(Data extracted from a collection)
┌────────

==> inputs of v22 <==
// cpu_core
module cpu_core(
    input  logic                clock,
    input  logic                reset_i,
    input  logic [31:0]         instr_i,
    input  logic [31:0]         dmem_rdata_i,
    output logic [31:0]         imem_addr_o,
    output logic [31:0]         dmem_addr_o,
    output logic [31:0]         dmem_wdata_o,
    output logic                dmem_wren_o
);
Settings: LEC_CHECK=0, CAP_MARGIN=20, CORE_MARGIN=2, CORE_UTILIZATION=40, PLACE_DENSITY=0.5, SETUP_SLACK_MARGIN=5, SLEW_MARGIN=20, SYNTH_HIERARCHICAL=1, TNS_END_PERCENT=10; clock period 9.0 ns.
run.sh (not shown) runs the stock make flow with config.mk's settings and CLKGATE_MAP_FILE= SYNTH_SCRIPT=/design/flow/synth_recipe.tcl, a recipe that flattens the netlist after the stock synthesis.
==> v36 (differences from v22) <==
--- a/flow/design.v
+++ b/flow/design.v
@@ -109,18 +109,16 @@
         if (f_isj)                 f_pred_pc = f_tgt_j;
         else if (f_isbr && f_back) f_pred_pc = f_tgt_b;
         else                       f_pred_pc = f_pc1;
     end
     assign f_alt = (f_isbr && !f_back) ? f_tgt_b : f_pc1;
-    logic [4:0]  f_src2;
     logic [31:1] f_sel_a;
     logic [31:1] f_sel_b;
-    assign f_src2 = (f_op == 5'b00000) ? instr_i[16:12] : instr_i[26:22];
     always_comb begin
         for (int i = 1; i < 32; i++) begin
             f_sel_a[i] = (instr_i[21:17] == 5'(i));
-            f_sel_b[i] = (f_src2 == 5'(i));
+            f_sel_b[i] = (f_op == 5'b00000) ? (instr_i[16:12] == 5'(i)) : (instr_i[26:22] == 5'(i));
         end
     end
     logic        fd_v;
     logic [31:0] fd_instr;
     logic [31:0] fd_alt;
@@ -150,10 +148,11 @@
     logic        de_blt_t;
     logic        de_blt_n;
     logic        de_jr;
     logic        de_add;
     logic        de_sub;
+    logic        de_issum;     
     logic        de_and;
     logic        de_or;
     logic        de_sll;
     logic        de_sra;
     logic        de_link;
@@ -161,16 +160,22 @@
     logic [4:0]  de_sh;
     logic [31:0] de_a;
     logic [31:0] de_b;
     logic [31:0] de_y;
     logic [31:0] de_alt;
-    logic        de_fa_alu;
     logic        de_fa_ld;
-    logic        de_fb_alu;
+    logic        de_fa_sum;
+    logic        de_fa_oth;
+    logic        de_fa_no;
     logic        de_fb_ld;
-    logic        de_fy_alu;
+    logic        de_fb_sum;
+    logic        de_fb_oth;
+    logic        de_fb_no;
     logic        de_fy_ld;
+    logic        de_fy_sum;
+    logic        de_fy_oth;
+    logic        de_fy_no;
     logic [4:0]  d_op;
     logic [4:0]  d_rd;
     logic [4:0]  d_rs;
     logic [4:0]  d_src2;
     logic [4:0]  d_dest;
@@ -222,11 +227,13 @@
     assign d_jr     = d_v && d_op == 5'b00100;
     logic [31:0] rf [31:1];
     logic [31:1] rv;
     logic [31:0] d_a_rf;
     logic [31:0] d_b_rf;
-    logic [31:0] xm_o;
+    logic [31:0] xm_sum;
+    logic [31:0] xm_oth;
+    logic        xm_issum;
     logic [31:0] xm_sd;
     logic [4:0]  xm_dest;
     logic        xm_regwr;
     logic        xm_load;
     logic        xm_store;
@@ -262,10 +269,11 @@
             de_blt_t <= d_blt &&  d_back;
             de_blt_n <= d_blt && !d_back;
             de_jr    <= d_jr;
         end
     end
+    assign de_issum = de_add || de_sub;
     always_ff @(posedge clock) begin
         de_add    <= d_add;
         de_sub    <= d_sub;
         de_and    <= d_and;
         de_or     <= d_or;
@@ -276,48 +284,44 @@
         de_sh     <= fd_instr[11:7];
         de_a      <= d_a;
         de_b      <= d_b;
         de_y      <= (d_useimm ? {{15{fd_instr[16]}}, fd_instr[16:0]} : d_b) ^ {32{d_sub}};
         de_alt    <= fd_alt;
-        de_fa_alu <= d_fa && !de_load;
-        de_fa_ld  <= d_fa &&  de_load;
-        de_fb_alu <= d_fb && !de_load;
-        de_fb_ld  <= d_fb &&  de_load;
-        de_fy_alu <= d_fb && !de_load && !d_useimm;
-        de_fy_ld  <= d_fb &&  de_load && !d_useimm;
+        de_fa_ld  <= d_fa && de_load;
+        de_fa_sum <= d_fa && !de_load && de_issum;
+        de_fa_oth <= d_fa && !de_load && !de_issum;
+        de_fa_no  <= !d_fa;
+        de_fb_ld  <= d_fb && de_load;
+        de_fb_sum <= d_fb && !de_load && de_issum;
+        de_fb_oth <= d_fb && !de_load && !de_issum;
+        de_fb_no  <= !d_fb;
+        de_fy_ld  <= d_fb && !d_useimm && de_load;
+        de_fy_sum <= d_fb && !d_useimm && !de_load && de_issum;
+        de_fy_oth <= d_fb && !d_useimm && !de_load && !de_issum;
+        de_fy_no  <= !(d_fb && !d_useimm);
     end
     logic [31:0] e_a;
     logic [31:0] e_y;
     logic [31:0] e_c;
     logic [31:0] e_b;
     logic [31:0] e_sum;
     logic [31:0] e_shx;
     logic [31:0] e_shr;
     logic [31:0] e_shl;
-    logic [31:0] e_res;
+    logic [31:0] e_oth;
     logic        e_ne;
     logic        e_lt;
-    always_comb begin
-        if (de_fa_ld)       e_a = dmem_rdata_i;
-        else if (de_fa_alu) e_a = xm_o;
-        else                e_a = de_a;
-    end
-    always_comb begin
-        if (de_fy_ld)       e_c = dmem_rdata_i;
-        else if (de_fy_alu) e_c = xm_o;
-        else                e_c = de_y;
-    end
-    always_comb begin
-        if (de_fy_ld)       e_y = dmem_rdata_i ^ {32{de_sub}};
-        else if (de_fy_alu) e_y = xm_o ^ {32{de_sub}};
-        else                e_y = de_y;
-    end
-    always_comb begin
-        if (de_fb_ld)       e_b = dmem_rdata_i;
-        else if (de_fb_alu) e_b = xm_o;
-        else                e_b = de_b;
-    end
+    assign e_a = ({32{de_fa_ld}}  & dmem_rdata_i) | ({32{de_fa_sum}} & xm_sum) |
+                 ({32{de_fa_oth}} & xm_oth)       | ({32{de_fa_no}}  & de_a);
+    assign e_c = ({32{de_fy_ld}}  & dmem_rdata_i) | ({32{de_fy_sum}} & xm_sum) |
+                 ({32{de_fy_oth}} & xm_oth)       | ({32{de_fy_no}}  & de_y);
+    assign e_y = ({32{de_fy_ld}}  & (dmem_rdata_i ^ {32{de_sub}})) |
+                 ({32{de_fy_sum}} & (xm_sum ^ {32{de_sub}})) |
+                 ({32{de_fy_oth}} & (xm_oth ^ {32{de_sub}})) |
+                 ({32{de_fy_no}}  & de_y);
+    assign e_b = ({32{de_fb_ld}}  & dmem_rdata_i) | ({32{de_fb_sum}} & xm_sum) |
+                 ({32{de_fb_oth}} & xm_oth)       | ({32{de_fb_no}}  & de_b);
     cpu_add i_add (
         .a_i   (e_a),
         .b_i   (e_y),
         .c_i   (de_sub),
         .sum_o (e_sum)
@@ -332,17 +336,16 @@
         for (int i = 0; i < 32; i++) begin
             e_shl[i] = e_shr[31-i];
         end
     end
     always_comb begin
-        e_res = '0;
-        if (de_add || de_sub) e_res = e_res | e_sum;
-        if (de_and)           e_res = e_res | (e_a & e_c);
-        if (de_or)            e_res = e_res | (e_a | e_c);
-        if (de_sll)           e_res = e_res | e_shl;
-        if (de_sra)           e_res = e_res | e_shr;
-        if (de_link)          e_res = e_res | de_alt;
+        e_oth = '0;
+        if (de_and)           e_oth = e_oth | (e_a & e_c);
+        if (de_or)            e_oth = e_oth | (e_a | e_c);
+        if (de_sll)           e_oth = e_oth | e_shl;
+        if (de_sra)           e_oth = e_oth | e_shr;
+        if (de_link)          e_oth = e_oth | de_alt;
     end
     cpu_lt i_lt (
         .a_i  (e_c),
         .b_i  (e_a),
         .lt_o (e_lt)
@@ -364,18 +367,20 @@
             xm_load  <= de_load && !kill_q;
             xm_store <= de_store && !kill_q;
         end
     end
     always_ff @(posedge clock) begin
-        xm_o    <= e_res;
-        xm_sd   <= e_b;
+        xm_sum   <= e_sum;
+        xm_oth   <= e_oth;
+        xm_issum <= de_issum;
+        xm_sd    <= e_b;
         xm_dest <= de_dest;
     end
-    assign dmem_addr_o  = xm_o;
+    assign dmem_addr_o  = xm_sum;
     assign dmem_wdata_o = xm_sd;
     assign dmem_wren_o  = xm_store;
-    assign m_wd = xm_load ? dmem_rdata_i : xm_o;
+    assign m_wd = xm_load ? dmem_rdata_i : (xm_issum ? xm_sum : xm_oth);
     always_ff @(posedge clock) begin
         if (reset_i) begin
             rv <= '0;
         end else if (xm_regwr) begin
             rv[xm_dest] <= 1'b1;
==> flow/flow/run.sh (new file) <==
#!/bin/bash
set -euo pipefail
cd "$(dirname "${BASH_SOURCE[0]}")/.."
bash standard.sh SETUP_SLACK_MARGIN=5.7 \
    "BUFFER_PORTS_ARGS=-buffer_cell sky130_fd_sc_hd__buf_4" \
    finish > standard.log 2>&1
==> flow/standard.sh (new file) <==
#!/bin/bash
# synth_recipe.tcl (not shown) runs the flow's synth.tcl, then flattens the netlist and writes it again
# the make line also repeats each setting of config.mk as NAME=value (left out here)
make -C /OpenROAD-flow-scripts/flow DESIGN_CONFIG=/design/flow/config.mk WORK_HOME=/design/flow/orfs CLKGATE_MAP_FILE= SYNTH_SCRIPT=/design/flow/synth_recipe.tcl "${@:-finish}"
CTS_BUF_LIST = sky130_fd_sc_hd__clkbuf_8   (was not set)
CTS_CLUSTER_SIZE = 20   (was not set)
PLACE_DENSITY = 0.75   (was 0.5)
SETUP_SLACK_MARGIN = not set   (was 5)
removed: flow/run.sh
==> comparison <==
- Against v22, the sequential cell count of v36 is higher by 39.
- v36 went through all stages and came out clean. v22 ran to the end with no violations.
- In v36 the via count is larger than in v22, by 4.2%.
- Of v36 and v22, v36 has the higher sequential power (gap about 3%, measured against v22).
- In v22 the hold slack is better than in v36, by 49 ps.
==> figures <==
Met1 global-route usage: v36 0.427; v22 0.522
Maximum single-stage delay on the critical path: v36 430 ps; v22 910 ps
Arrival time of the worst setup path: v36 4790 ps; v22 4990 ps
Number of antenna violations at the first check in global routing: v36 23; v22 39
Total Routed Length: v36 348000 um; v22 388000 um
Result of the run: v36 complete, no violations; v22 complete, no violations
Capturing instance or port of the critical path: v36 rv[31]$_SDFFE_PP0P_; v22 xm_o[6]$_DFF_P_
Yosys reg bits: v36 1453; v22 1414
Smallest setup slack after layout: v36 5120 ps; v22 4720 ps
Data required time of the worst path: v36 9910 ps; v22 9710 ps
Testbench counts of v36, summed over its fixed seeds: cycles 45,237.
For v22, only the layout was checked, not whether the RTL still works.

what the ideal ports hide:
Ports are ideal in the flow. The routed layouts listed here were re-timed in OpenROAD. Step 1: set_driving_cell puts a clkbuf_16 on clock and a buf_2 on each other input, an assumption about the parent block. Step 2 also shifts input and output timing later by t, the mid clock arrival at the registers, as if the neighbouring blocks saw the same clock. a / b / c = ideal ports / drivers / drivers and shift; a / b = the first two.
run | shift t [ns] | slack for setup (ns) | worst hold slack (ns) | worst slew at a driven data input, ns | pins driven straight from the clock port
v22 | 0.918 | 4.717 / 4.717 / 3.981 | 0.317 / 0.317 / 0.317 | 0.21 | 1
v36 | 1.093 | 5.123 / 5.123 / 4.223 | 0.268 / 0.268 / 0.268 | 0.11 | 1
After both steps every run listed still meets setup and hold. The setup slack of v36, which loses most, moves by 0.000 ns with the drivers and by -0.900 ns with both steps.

└────────

== REQUIREMENT ==
In the entries above, find the line with "de_blt_t <= d_blt" and the line with "d_fa && !de_load && de_issum;", then set down exactly those two and every line between them, nothing else.

== SOLUTION FOR THIS PROBLEM ==
             de_blt_t <= d_blt &&  d_back;
             de_blt_n <= d_blt && !d_back;
             de_jr    <= d_jr;
         end
     end
+    assign de_issum = de_add || de_sub;
     always_ff @(posedge clock) begin
         de_add    <= d_add;
         de_sub    <= d_sub;
         de_and    <= d_and;
         de_or     <= d_or;
@@ -276,48 +284,44 @@
         de_sh     <= fd_instr[11:7];
         de_a      <= d_a;
         de_b      <= d_b;
         de_y      <= (d_useimm ? {{15{fd_instr[16]}}, fd_instr[16:0]} : d_b) ^ {32{d_sub}};
         de_alt    <= fd_alt;
-        de_fa_alu <= d_fa && !de_load;
-        de_fa_ld  <= d_fa &&  de_load;
-        de_fb_alu <= d_fb && !de_load;
-        de_fb_ld  <= d_fb &&  de_load;
-        de_fy_alu <= d_fb && !de_load && !d_useimm;
-        de_fy_ld  <= d_fb &&  de_load && !d_useimm;
+        de_fa_ld  <= d_fa && de_load;
+        de_fa_sum <= d_fa && !de_load && de_issum;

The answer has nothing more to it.